The Mona Schreiber Prize for 
Humorous Fiction and Nonfiction

Winners of the 2006 Mona Schreiber Prize
for Humorous Fiction and Nonfiction:

First Place:

1st Place, “Love Letter” by Nigel Macarthur, London, England:

Dearest Darling:

The hour has come when I can tell you what I think of you. How much I love you, I mean.

I long to touch your alabaster skin. Alabaster, that is, apart from the tattoo of Ronald Reagan. Undergoing his autopsy.

Your eyes are the purest…Well, for a comparison of your eyes with various gemstones, please see Schedule B of this love letter.

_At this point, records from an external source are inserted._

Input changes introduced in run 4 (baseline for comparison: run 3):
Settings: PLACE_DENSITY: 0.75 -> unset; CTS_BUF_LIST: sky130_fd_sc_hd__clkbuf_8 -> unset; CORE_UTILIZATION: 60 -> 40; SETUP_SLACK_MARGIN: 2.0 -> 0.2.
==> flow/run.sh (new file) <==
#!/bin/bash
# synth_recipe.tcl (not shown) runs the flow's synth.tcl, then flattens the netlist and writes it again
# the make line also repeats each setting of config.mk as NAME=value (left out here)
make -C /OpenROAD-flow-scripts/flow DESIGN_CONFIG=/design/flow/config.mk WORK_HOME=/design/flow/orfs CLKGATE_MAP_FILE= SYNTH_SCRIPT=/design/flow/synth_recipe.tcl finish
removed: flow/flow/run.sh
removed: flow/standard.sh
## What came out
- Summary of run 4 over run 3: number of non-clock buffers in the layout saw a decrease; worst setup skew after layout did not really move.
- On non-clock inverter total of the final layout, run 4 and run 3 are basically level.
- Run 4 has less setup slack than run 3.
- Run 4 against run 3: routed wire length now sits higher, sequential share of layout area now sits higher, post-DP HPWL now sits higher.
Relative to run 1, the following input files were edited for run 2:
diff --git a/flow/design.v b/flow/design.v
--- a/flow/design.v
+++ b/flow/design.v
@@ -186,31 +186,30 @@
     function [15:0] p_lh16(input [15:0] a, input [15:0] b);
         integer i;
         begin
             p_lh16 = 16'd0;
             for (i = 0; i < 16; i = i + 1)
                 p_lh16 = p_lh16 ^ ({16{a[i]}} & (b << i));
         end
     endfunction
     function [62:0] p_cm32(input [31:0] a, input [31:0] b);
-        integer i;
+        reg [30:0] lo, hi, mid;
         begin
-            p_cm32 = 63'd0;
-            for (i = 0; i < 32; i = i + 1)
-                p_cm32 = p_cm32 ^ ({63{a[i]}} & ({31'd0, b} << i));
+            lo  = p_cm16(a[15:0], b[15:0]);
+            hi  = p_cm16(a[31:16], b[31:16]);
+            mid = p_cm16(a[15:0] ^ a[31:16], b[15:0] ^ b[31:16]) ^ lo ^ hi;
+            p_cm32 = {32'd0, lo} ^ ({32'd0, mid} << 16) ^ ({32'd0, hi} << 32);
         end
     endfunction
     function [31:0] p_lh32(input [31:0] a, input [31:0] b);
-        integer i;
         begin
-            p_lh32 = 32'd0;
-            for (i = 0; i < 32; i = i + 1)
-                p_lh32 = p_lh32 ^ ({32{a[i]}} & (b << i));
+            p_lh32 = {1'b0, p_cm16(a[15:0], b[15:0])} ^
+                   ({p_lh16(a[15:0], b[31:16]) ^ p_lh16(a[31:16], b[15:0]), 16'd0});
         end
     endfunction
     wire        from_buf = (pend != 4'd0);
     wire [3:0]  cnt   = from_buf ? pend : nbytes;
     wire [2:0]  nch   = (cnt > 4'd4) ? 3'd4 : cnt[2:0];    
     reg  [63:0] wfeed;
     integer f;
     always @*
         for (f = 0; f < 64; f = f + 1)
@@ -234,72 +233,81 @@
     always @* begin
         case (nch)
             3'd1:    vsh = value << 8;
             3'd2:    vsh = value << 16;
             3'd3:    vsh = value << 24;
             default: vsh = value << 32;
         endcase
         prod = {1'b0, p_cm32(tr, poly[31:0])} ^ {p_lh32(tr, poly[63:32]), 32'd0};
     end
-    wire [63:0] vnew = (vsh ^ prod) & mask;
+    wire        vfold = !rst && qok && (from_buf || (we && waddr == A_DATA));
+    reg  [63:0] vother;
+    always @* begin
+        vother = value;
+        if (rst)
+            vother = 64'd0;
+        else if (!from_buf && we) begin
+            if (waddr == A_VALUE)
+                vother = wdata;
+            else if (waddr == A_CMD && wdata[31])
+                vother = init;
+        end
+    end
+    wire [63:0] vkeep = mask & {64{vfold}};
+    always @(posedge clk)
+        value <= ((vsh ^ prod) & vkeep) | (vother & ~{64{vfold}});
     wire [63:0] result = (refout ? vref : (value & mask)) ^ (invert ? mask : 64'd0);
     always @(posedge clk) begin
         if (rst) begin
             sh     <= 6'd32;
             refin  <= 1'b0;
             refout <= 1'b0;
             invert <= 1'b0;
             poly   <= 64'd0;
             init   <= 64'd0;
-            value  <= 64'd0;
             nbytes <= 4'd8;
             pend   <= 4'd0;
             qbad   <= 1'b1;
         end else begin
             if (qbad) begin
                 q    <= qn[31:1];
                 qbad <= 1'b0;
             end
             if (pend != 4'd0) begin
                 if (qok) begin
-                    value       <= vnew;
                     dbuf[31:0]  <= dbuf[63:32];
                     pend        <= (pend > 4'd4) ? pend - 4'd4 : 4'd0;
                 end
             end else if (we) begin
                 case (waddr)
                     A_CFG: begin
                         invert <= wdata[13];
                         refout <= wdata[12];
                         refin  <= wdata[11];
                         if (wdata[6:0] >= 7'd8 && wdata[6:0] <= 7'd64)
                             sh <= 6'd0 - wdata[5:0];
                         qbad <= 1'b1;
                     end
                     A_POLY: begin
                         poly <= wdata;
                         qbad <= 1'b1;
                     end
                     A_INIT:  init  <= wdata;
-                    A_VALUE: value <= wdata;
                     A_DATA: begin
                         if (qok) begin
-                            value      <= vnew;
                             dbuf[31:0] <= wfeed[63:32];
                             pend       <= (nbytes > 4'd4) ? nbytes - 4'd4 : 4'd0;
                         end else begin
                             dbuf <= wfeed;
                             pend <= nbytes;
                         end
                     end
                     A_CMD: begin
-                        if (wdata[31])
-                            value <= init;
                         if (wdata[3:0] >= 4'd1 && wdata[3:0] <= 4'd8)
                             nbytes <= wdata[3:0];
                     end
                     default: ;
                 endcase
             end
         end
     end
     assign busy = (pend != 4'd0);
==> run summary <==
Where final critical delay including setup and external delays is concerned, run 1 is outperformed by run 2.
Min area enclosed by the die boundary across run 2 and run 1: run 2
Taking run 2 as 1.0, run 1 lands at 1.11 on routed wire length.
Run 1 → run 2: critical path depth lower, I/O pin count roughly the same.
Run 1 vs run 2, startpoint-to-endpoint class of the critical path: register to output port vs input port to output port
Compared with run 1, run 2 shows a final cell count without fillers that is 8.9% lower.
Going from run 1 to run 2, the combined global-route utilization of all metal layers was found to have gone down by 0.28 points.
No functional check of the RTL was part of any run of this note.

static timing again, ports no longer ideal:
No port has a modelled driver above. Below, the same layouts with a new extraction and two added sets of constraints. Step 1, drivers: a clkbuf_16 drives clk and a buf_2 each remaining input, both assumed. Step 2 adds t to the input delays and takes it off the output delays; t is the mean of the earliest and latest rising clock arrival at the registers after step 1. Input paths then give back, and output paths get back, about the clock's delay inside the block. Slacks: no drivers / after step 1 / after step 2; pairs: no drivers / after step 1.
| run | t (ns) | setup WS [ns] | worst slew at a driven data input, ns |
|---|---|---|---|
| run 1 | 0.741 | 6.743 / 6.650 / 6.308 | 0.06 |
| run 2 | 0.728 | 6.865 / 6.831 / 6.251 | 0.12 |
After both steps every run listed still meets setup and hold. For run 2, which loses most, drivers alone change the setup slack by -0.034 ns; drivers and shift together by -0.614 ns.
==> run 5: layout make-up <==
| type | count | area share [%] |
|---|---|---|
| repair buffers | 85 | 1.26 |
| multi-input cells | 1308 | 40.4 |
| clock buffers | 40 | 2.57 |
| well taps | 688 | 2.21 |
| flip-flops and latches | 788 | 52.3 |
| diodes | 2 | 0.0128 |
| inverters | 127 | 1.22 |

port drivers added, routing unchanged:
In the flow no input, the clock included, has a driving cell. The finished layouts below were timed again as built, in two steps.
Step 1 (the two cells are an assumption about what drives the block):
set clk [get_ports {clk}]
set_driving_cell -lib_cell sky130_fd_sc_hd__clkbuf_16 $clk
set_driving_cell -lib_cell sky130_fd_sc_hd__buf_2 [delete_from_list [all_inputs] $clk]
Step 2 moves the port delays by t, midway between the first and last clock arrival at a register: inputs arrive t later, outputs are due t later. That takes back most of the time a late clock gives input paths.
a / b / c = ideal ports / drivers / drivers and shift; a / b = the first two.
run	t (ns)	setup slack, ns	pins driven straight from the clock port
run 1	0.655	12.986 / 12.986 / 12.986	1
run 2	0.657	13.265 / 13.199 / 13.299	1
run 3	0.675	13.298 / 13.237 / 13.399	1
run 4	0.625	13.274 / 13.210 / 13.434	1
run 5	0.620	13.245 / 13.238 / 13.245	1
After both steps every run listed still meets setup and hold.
This is an optimization exercise on Yosys and OpenROAD, whose aim is small area, a short achievable clock period and few clock cycles per item, not a production implementation. In this exercise RTL edits were held to simulation tests only and were not proved equivalent to the original.

==> flow/design.v, too long to show whole: its modules and the start of the top module <==
// module shot_unit: 4727 lines
module shot_unit (
  input  wire        clk,
  input  wire        rst,
  input  wire        in_valid,
  output wire        in_ready,
  input  wire [7:0]  p00,
  input  wire [7:0]  p10,
  input  wire [7:0]  p01,
  input  wire [7:0]  p11,
  input  wire [5:0]  fx,
  input  wire [5:0]  fy,
  input  wire [15:0] f_pix,
  input  wire [7:0]  nominal,
  input  wire [16:0] s_x,
  input  wire [5:0]  l_x,
  input  wire [4:0]  rank,
  input  wire [3:0]  rho_in,
  input  wire [15:0] gain,
  input  wire [3:0]  state,
  input  wire        blank,
  output wire        out_valid,
  output wire [7:0]  code,
  output wire [3:0]  rho_out,
  output wire        rho_we,
  output wire [31:0] loss,
  output wire        sat,
  output wire        missed,
  output wire        stuck_over
);
  // ...
==> flow/run.sh <==
#!/bin/bash
# synth_recipe.tcl (not shown) runs the flow's synth.tcl, then flattens the netlist and writes it again
# the make line also repeats each setting of config.mk as NAME=value (left out here)
make -C /OpenROAD-flow-scripts/flow DESIGN_CONFIG=/design/flow/config.mk WORK_HOME=/design/flow/orfs CLKGATE_MAP_FILE= SYNTH_SCRIPT=/design/flow/synth_recipe.tcl finish
==> flow/config.mk <==
export PLATFORM = sky130hd
export DESIGN_NAME = shot_unit
export DESIGN_NICKNAME = shot_unit
export VERILOG_FILES = /design/flow/design.v
export SDC_FILE = /design/flow/constraint.sdc
export NUM_CORES = 4
export LEC_CHECK = 0
export CAP_MARGIN = 20
export CORE_MARGIN = 2
export CORE_UTILIZATION = 40
export SLEW_MARGIN = 20
==> flow/constraint.sdc <==
create_clock -name core_clock -period 300.0 [get_ports {clk}]
set_input_delay 60.0000 -clock core_clock [delete_from_list [all_inputs] [get_ports {clk}]]
set_output_delay 60.0000 -clock core_clock [all_outputs]
set_load 0.01 [all_outputs]
==> metrics.md, run 1 <==
| Metric | Value |
|---|---|
| Worst EP required | 240.00 ns |
| Status | timing/DRC/antenna clean |
| Cts bufs inserted | 35 |
| Max Cap Viol | 0 |
| Hold endpoint | c2_f[0]$_DFF_P_ |
| Top delay family on crit path | buffers and inverters |
| CP max stage delay | 0.59 ns |
| Unique masters post-synth | 81 |
| CP Capture Point | loss[29] |
| Non-filler cells, final | 5286 |
| Avg Vias per Cell | 5.02 |
| Met3 wire len | 5070 um |
| CP startpoint | o[35]$_DFF_P_ |
| Vias in the first global route | 28547 |
| Synth Instances | 3886 |
| Fin util | 44.6% |
| DRC | 0 |
| Post-CTS Setup Inserts | 0 |
| CP bufs+invs | 1 |
| Routed wire length | 93000 um |
| Die Area | 103000 um^2 |
| Signal buffers | 244 |
| Reg clk slew, reported paths | 0.06 ns |
Testbench counts, summed over its fixed seeds: cycles 24,032, items 24,000.
==> inputs of run 2 (changes only) <==
--- a/flow/config.mk
+++ b/flow/config.mk
@@ -5,6 +5,7 @@
 export SDC_FILE = /design/flow/constraint.sdc
 export NUM_CORES = 4
 export LEC_CHECK = 0
+export ABC_AREA = 1
 export CAP_MARGIN = 20
 export CORE_MARGIN = 2
 export CORE_UTILIZATION = 40
==> run 2 against run 1 <==
Die area is 0.60% lower. Fmax hardly changed. Clock skew is 0.0075 ns higher. Register-to-register slack better by 0.39 ns. Via count is 9.3% higher. Hold slack worse by 0.0083 ns. Critical path depth stayed put. Sequential share of layout area is 0.069 points higher. Synthesized area is 0.61% lower. Largest cell class unchanged.
==> metrics.md, run 2 <==
| Metric | Value |
|---|---|
| Status | timing/DRC/antenna clean (unchanged) |
| Initial drt markers | 1700 (was 1356) |
| Antenna diodes | 0 (unchanged) |
| First-pass iteration count of the detailed router | 5 (unchanged) |
| Clock latency on the worst-skew pair | 0.62 ns (was 0.59 ns) |
| Final setup fails | 0 (unchanged) |
| Period utilisation layout | 20.5% (about the same) |
| Initial antenna violation count | 0 (was 2) |
| Die Area | 102000 um^2 (was 103000 um^2) |
| Worst r2r src | n_q[0]$_DFF_P_ (was fx_q[1]$_DFF_P_) |
| Max-slew violations | 0 (unchanged) |
| R2R setup slack | 247.71 ns (was 247.32 ns) |
| WL per Instance | 16.8 um (was 17.6 um) |
| Top delay family on crit path | buffers and inverters (unchanged) |
| Worst hold path stage count | 0 (unchanged) |
| Commonest non-fill, non-tap cell in the layout | inv_1 (was fa_1) |
| Syn Area/Cell | 8.91 um^2 (was 10.3 um^2) |
| Hold Path Class | flip-flop to flip-flop (unchanged) |
| Worst EP required | 240.00 ns (about the same) |
| Cells along the critical path | clkdlybuf4s50_1 (unchanged) |
| Die H | 320 um (was 321 um) |
| Initial core utilization | 40.5% (was 40.3%) |
| Cts hold-fix bufs | 0 (unchanged) |
| Largest regs | o x40, c2_w x24, s_q x17 (unchanged) |
| Worst-margin pin slew | 1.01 ns (was 1.14 ns) |
| Share of post-route cells with drive strength above 1 | 5.21% (was 9.05%) |
| CTS tree | done (unchanged) |
| Reg2reg end | c1_R[3]$_DFF_P_ (was c1_R[2]$_DFF_P_) |
| Buffers on Ports | 172 (unchanged) |
| WHS | 0.316 ns (was 0.324 ns) |
| Post-synth ARST share | 0% (unchanged) |
| Fin util | 44.8% (was 44.6%) |
| GRT Resource Usage Total | 20.1% (was 18.9%) |
| Multi-input combinational cell area | 30000 um^2 (was 31100 um^2) |
| Vias in the first global route | 30947 (was 28547) |
| Min-Delay Startpoint | c1_G[13]$_DFF_P_ (was c1_f[0]$_DFF_P_) |
| Area Overhead vs Synth | 10.6% (about the same) |
| Unique masters post-synth | 58 (was 81) |
| Peak Freq | 0.0162 GHz (about the same) |
| Rel. slew slack | 32.4% (was 23.8%) |
| Avg Vias per Cell | 4.94 (was 5.02) |
| Worst Skew | 0.0446 ns (was 0.0371 ns) |
| CTS Buffer Depth | 3 (unchanged) |
| Post-layout min period | 61.63 ns (was 61.62 ns) |
| CORE AREA | 98700 um^2 (was 99900 um^2) |
| Crit. End Element | primary output (unchanged) |
| Largest Register | o (unchanged) |
| Crit path max fanout | 9 (unchanged) |
| Number of flip-flops in the largest register | 40 (unchanged) |
| Placer Congestion | 0.852 (was 0.830) |
| Setup TNS | 0 ns (unchanged) |
| Register area share after synthesis | 13.2% (was 13.1%) |
| Synth cell count leaders | inv_1, fa_1, nand2_1 (was fa_1, inv_1, dfxtp_1) |
| H-tree depth | 2 (unchanged) |
| Post-CTS sizing | 0 (unchanged) |
| Row Count | 115 (was 116) |
| Post-synth EDFFs | 0 (unchanged) |
| Routed wire length | 98700 um (was 93000 um) |
| Vias | 29025 (was 26552) |
| CP startpoint | o[35]$_DFF_P_ (unchanged) |
| RSZ-0062 raised after global routing | no (unchanged) |
| Synth Instances | 4487 (was 3886) |
| Hold endpoint | c2_G[13]$_DFF_P_ (was c2_f[0]$_DFF_P_) |
| Sequential standard cell area | 5270 um^2 (unchanged) |
| Area leader, netlist | fa_1 (unchanged) |
| Cts bufs inserted | 35 (unchanged) |
| Max Cap Viol | 0 (unchanged) |
| Critical Path Stages | 1 (unchanged) |
| DRT antenna net count | 0 (unchanged) |
| I/O pins | 174 (unchanged) |
| CP max stage delay | 0.59 ns (about the same) |
| Reg clk slew, reported paths | 0.07 ns (was 0.06 ns) |
| DP Wirelength | 78900 um (was 74400 um) |
| Synthesized area | 40000 um^2 (was 40200 um^2) |
| Hold Violations, Final | 0 (unchanged) |
| Count leader, synth | inv_1 (was fa_1) |
| Top FF cell, synth | dfxtp_1 (unchanged) |
| Mapped Nets | 5677 (was 5076) |
| R2R depth | 171 (was 158) |
| Sink Count | 263 (unchanged) |
| Synth warnings | 1 (unchanged) |
| Fill count | 9636 (was 9461) |
| Crit path kind | flip-flop to primary output (unchanged) |
| First-pass GRT wire length | 164000 um (was 155000 um) |
| Setup crit start kind | flip-flop (unchanged) |
| Clk root buf | clkbuf_16 (unchanged) |
| Largest net degree at the start of global routing | 33 (was 45) |
| Flops & latches, synth | 263 (unchanged) |
| GR Overflow Total | 0 (unchanged) |
| Post-CTS Setup Inserts | 0 (unchanged) |
| Synth top area share | 41.6% (was 41.3%) |
| Commonest non-fill, non-tap cells in the layout | inv_1, fa_1, nand2_1 (was fa_1, inv_1, dfxtp_1) |
| Crit path max-delay cell type | clkdlybuf4s50_1 (unchanged) |
| Synth top area cells | fa_1, dfxtp_1, inv_1, nand2_1, ha_1 (was fa_1, dfxtp_1, inv_1, ha_1, mux2_2) |
| Total Nets Final | 5753 (was 5152) |
| DIE WIDTH | 320 um (was 321 um) |
| DRC | 0 (unchanged) |
| Critical path arrival | 1.63 ns (was 1.62 ns) |
| CP bufs+invs | 1 (unchanged) |
run 2: cell count changes in the layout (fill, tap and decap cells not counted), sizes merged, moves of 32 or more:
cell	previous run	this run
a22oi	181	0
nand2	184	860
o22ai	17	234
xnor2	214	22
nand3	6	62
a21oi	74	42
mux2i	129	23
o21ai	92	261
xor2	22	240
maj3	43	2
mux2	192	6
and2	91	0
inv	819	1033
run 2: metal layers:
metal / track usage, % / part of all wire, %
met4: 6.02 / 3.2
met2: 34.4 / 49
met5: 0 / 0
met1: 26.4 / 43
met3: 2.89 / 5.6
run 2: how the worst max path moves through the flow:
stage / endpoint / slack (ns)
CTS: loss[30] / 238.31
finish: loss[28] / 238.37
global route: loss[28] / 238.26
floorplan: loss[24] / 239.36
detailed placement: loss[30] / 238.97
global placement: loss[24] / 239.01
run 2: kinds of logic after synthesis:
logic type | share of synthesized area [%]
buffers and inverters | 11.8
adder cells (fa/ha/maj) | 49.0
AND/OR/NAND/NOR | 11.0
AO/OA/AOI/OAI | 8.43
flip-flops | 13.2
XOR/XNOR | 5.74
multiplexers | 0.754
other | 0.00938
run 2: metrics by stage:
step	setup slack [ns]	cells	cell area [um^2]
finish	238.37	5876	44200
detailed placement	238.97	5813	43000
floorplan	239.36	4487	40000
global placement	239.01	5813	43000
global route	238.26	5876	44200
CTS	238.31	5876	44200
run 2: layout make-up:
| class | instances | area share [%] |
|---|---|---|
| inverters | 1039 | 8.82 |
| multi-input cells | 2978 | 67.8 |
| flip-flops and latches | 263 | 11.9 |
| clock inverters | 19 | 0.489 |
| repair buffers | 246 | 5.15 |
| well taps | 1287 | 3.64 |
| clock buffers | 44 | 2.22 |

## static timing again, ports no longer ideal
No port has a modelled driver above. Below, the same layouts with a new extraction and two added sets of constraints.
Step 1 sets driving cells, clkbuf_16 on the clock port and buf_2 on the other inputs (assumed; they add their load-dependent delay and slew).
Step 2 adds t to the input delays and takes it off the output delays; t is the mean of the earliest and latest rising clock arrival at the registers after step 1. Input paths then give back, and output paths get back, about the clock's delay inside the block.
Slacks: ideal ports / drivers / drivers and shift; pairs: ideal ports / drivers.
run	shift t [ns]	setup slack, ns	slew at the worst register clock pin (ns)	cell pins on the clock port's net
run 1	0.641	238.378 / 238.313 / 238.954	0.06 / 0.06	1
run 2	0.668	238.373 / 238.304 / 238.973	0.07 / 0.07	1
After both steps setup and hold are still met in every run listed.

I love you more than I love the Internal Revenue Service or the government. When I think of you, my heart grows fuller than a drunk’s bladder the moment before he wets himself. Every hour without you seems longer than the president’s list of excuses for whatever blunder it is this week, and emptier than a supertanker a few hours after it has run aground on the rocky shore of a nature reserve.

Could I forget our first date? We watched the sun go down over the county penal farm as we walked along the road after the car had broken down. That night will be etched forever in my memory. The stars. The moon. The strip show at that roadhouse. I was breathless with excitement. At your presence, I mean. Or maybe it was the stripper. Or the cigarette smoke.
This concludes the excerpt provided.